The University of Toronto will honour Sara Al-Bader's memory by conferring her PhD posthumously. Her colleagues and a professor completed her thesis after she was killed in a car accident.

Posthumous degree tribute to researcher’s talents, character

Colleagues finished thesis in her honour

Almost one year after PhD candidate Sara Al-Bader and her husband, Michael Smoughton, died in a car accident, the University of Toronto is conferring her degree – after friends and colleagues collaborated to complete her work.

Last November, a patch of black ice on a highway near Montreal ended the life of the vibrant scholar from the Institute of Medical Science. Fellow graduate students at the McLaughlin-Rotman Centre for Global Health were determined that Al-Bader’s work – a thesis on health innovation in sub-Saharan Africa – would not be lost.

“The accident happened on a Saturday and on Sunday we were already asking what happens to the thesis,” said PhD candidate Billie-Jo Hardy. “A lot of people loved Sara quite deeply and we knew how close she was to finishing – and what that meant to her.”

Within a few weeks, a small group of PhD students, including Billie-Jo Hardy, Dominique McMahon, and Monali Ray were hard at work, along with Al-Bader’s program advisory ommittee member and associate professor at the Dalla Lana School of Public Health, Halla Thorsteinsdóttir.

“It was a team effort,” said Hardy. “It was something people wanted to be involved in – we loved her and we had a deep respect for her work.”

Al-Bader had spent months in Ghana, immersing herself in the health sector and exploring examples of African innovation. She was relentless in her pursuit of knowledge and her work reflected a keen understanding of both innovation theory and development theory, said Thorsteinsdóttir.

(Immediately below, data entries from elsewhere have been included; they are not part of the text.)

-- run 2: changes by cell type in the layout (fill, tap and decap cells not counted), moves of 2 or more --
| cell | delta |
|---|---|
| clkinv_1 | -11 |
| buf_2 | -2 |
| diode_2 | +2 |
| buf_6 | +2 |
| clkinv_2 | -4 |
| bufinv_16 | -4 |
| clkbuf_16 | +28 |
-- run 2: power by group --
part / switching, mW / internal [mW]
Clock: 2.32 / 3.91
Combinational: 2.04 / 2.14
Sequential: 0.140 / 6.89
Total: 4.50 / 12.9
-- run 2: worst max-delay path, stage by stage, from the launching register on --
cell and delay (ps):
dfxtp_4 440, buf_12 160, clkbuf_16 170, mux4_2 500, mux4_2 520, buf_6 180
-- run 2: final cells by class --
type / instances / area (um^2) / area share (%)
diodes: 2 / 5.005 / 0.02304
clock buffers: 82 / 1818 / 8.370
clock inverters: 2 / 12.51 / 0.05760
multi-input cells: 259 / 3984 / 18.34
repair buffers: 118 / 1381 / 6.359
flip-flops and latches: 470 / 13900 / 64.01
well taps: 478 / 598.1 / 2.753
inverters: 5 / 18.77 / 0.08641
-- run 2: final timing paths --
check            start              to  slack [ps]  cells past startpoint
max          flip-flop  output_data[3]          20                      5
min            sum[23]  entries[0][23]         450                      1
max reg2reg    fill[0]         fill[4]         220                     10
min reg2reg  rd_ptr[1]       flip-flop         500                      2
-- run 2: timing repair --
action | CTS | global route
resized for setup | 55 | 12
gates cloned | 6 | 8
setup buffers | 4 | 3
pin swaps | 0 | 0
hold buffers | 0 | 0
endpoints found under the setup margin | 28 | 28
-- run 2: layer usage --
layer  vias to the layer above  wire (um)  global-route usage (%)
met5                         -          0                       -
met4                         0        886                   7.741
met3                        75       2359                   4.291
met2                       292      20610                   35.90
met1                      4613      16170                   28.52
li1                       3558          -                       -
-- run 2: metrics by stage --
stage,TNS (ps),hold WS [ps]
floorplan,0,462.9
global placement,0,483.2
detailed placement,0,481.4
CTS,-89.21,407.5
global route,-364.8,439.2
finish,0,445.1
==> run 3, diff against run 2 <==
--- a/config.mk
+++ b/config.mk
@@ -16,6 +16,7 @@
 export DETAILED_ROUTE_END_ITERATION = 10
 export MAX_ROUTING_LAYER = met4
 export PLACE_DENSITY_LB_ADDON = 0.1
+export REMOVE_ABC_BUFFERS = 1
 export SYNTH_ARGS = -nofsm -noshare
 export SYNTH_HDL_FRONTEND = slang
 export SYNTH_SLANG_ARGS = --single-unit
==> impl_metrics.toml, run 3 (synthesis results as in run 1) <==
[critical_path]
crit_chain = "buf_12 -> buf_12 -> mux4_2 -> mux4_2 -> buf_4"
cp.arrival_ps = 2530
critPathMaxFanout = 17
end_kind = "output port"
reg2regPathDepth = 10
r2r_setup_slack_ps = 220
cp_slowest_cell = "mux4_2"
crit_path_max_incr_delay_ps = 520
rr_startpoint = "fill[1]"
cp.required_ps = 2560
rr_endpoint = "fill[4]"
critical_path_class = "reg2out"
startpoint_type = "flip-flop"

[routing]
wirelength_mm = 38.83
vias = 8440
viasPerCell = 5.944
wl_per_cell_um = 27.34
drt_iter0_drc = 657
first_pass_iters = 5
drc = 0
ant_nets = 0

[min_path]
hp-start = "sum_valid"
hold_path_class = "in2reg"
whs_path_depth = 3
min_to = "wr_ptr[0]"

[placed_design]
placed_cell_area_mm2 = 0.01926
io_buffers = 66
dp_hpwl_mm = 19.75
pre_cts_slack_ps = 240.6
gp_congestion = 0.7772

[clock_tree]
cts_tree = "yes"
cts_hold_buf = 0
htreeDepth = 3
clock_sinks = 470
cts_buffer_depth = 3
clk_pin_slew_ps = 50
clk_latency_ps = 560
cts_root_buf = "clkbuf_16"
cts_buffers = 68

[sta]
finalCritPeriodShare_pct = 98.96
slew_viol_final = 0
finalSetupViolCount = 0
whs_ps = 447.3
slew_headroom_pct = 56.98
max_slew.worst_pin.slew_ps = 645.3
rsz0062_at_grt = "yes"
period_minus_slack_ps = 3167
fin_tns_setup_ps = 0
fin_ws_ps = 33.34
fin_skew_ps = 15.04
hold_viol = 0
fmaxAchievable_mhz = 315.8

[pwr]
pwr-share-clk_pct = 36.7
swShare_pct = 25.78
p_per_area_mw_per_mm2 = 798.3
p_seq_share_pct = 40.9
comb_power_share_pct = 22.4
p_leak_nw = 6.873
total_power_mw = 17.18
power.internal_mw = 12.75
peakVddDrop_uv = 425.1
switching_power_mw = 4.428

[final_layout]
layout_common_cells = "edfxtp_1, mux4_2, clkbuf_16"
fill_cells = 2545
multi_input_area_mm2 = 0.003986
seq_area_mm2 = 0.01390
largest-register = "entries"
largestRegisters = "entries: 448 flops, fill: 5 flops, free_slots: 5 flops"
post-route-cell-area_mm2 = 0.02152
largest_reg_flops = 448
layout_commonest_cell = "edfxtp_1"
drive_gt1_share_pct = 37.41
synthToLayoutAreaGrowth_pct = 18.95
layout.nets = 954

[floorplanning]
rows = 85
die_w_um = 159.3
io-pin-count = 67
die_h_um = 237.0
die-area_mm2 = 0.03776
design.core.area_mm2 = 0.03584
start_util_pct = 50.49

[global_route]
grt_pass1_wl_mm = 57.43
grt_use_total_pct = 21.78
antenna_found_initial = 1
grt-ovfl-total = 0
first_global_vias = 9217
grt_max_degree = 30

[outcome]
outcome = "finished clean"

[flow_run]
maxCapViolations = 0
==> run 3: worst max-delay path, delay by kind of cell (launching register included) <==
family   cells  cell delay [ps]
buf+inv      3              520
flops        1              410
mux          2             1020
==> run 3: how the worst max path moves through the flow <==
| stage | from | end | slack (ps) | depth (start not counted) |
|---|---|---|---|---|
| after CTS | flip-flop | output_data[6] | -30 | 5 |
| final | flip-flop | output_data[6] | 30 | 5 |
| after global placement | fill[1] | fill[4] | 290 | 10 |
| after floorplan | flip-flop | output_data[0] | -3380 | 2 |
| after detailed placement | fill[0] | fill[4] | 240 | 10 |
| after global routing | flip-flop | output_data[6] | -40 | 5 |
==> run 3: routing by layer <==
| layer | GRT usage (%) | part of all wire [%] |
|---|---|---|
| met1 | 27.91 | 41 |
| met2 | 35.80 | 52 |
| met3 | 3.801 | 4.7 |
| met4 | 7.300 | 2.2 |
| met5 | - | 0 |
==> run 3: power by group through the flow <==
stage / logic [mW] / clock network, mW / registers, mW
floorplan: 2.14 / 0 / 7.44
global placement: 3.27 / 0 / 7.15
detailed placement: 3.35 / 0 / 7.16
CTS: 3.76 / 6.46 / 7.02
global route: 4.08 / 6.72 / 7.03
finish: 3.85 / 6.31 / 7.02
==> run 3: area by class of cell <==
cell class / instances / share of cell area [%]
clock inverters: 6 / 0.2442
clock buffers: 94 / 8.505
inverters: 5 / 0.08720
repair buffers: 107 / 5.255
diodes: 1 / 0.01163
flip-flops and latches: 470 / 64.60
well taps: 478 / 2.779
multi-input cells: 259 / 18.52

“She had put so much work into her thesis and she was so passionate about understanding how innovation can work in different countries to improve health, to reduce inequity and poverty,” said Thorsteinsdóttir. “Everybody was devastated when she died, to think that her voice would no longer be heard.”

Al-Bader’s research comprises an important contribution to innovation and development theory, said Thorsteinsdóttir, who hopes to disseminate the thesis at an upcoming Globelics (Global Network for Economics of Learning, Innovation, and Competence Building Systems) Conference in Argentina.

However, decoding Al-Bader’s notations and deducing which sources she was referring to wasn’t always easy. She held a BSc in Physics and an MSc in the History and Philosophy of Science from the University of London; given her voracious curiosity and wide-ranging, interdisciplinary approach, “some detective work” was required, said Hardy. Al-Bader’s books included a reading list from Professor David Wolfe of the Program on Globalization and Regional Innovation Systems at the Munk School for Global Affairs, as well as titles such as Becoming a Writer.

“It almost felt invasive as we started to work on her text -- it was emotionally very difficult,” said Thorsteinsdóttir. “But it was good to hear her voice again because we missed her so much. To continue her work had almost a therapeutic element.”

Working from Al-Bader’s notes and books to fill in the blanks or placeholders in her writing, Thorsteinsdóttir and the students all agreed they must err on the side of discretion. Working with Al-Bader’s laptop, Hardy was able to refer to Al-Bader’s previous work and notes as well as her published research when needed. But everyone was resolved not to overstep.

“Some people hide their voice in their writing but Sara had a very strong voice; we all recognized that she would have done a much better job of finishing her thesis,” Thorsteinsdóttir said. “Some areas we had to cut because we could not be absolutely sure where she was going.”

Thorsteinsdóttir also felt responsible for ensuring Al-Bader’s fellow students did not jeopardize their own studies by losing themselves in the drive to complete her work. All graduate Nov.11 in front of Al-Bader’s parents, who travelled from England for the presentation of their daughter's degree."

Assistant professor Jocalyn Clark, editor at PLOS Medicine, offered to copy edit the final draft. The group left untouched the acknowledgments Al-Bader had composed for the thesis. The words reflect Al-Bader’s fun-loving spirit, said Thorsteinsdóttir.

“There are three people who I would most like to thank, without whom you have got to be kidding, this thesis would have seen the light of day: Billie-Jo: friend, intellectual sword-fighter, thank you for opening my mind and keeping me going; Mike, beautiful man, (thank you for coming¹; and finally my eternal mum, an inspiration to many, for her big and unwavering l-o-v-e across the sea.  I feel you! Thank you.”

A Sara Al-Bader Memorial Award has been established for PhD students who exhibit financial need and academic merit, with preference given to students who hold a visa status. The scholarship will be awarded in perpetuity and the first one is to be distributed in May of 2012.